COVID-19 may have a heterogeneous onset, especially in older age. However, whether and how COVID-19 signs and symptoms may present and aggregate together according to sociodemographic and health factors is unclear, as well as their prognostic value. This study included 981 COVID-19 inpatients who participated in the GeroCovid Observational study. Signs/symptoms at disease onset, sociodemographic, health, cognitive status, and mobility were systematically recorded. Clusters of signs/symptoms were identified through agglomerative hierarchical clustering. The associations of single signs/symptoms and symptom clusters with longer hospitalization (≥16 days) and in-hospital mortality were explored through logistic and Cox regressions. The signs/symptoms most reported in our sample (age 78.3 ± 9.39 years; 49.4% women) were fever (62.5%), cough (45.5%), and dyspnea (62.7%). Atypical symptoms were reported by up to one-third of patients, and delirium by 9.1%. Atypical symptoms were more frequent with advancing age and with lower pre-COVID-19 cognitive and mobility levels. Older men more likely reported respiratory symptoms than women. Dyspnea (hazard ratio [HR] = 1.47, 95% confidence interval [CI]: 1.02-2.12), tachypnea (HR = 1.53, 95% CI: 1.14-2.07), low oxygen saturation (HR = 1.95, 95% CI: 1.32-2.88) and delirium (HR = 1.60, 95% CI: 1.13-2.28) were associated with higher in-hospital mortality. Four symptom clusters were identified. Compared with the mild respiratory symptoms cluster, the severe clinical impairment cluster was associated with higher mortality (HR = 2.57, 95% CI: 1.58-4.18).
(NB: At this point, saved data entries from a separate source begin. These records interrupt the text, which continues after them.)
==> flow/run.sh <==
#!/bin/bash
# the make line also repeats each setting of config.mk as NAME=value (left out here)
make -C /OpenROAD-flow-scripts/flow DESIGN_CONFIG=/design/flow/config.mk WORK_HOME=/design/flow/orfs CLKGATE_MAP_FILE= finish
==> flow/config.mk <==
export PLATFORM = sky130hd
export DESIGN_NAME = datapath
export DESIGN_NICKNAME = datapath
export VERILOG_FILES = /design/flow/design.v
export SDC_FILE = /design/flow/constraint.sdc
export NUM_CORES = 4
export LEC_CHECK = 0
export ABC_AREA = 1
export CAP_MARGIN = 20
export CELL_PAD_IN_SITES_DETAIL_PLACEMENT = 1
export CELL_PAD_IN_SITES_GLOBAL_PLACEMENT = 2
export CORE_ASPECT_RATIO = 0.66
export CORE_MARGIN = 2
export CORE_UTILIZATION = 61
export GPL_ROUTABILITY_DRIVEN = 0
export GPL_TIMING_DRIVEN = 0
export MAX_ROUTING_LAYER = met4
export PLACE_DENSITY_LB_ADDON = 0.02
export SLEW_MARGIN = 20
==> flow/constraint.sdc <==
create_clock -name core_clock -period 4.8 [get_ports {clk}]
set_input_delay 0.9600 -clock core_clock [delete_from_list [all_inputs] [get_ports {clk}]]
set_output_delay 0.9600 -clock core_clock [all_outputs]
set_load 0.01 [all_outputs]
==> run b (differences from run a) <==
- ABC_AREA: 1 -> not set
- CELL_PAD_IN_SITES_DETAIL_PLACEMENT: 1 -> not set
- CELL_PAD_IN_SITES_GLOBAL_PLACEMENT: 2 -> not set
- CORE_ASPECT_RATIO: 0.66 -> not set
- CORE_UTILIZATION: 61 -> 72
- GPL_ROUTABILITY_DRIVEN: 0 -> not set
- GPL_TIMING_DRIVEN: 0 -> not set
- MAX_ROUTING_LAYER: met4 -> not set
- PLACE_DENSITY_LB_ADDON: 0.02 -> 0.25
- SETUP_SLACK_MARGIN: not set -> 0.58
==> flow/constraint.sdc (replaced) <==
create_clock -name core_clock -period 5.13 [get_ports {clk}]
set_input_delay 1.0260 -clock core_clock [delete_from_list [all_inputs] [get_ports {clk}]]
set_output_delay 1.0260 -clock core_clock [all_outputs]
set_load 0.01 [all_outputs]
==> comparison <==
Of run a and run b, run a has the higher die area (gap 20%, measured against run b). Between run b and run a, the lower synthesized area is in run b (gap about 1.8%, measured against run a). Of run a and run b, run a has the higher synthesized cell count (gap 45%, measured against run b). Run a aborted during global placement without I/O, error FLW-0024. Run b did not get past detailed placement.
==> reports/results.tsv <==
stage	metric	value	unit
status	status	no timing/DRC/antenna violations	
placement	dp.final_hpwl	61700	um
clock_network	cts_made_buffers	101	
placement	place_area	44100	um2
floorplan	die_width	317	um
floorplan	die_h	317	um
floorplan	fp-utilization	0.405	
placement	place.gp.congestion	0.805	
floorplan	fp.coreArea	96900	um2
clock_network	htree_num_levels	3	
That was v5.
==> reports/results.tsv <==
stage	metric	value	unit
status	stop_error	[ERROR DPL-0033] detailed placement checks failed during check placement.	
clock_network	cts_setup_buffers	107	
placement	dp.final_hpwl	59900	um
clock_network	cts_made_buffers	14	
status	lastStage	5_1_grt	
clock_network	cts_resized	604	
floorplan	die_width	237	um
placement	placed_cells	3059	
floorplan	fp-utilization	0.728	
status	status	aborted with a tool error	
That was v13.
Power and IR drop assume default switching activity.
`flow/run.sh`:
```
#!/bin/bash
# the make line also repeats each setting of config.mk as NAME=value (left out here)
make -C /OpenROAD-flow-scripts/flow DESIGN_CONFIG=/design/flow/config.mk WORK_HOME=/design/flow/orfs CLKGATE_MAP_FILE= finish
```
`flow/config.mk`:
```
export PLATFORM = sky130hd
export DESIGN_NAME = synchro
export DESIGN_NICKNAME = synchro
export VERILOG_FILES = /design/flow/design.v
export SDC_FILE = /design/flow/constraint.sdc
export NUM_CORES = 4
export LEC_CHECK = 0
export CAP_MARGIN = 10
export CELL_PAD_IN_SITES_GLOBAL_PLACEMENT = 1
export CORE_MARGIN = 2
export CORE_UTILIZATION = 72
export GPL_TIMING_DRIVEN = 0
export MAX_ROUTING_LAYER = met5
export MIN_ROUTING_LAYER = met1
export PLACE_DENSITY = 0.59
export SETUP_SLACK_MARGIN = 0.31
export SLEW_MARGIN = 10
export TNS_END_PERCENT = 65
```
`flow/constraint.sdc`:
```
create_clock -name core_clock -period 4.51 [get_ports {i_clk}]
set_input_delay 0.9020 -clock core_clock [delete_from_list [all_inputs] [get_ports {i_clk}]]
set_output_delay 0.9020 -clock core_clock [all_outputs]
set_load 0.01 [all_outputs]
```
The severe clinical impairment and aspecific symptoms clusters were associated with longer hospitalization (odds ratio [OR] = 2.38, 95% CI: 1.56-3.63, and OR = 1.75, 95% CI: 1.08-2.83, respectively). Multiple health aspects influence COVID-19 clinical presentation. A symptom clusters approach may help predict adverse health outcomes in older patients. In addition to respiratory symptoms, delirium is independently associated with mortality risk. ClinicalTrials.gov (NCT04379440).

Keywords: COVID-19; aged; cluster analysis; mortality; signs and symptoms.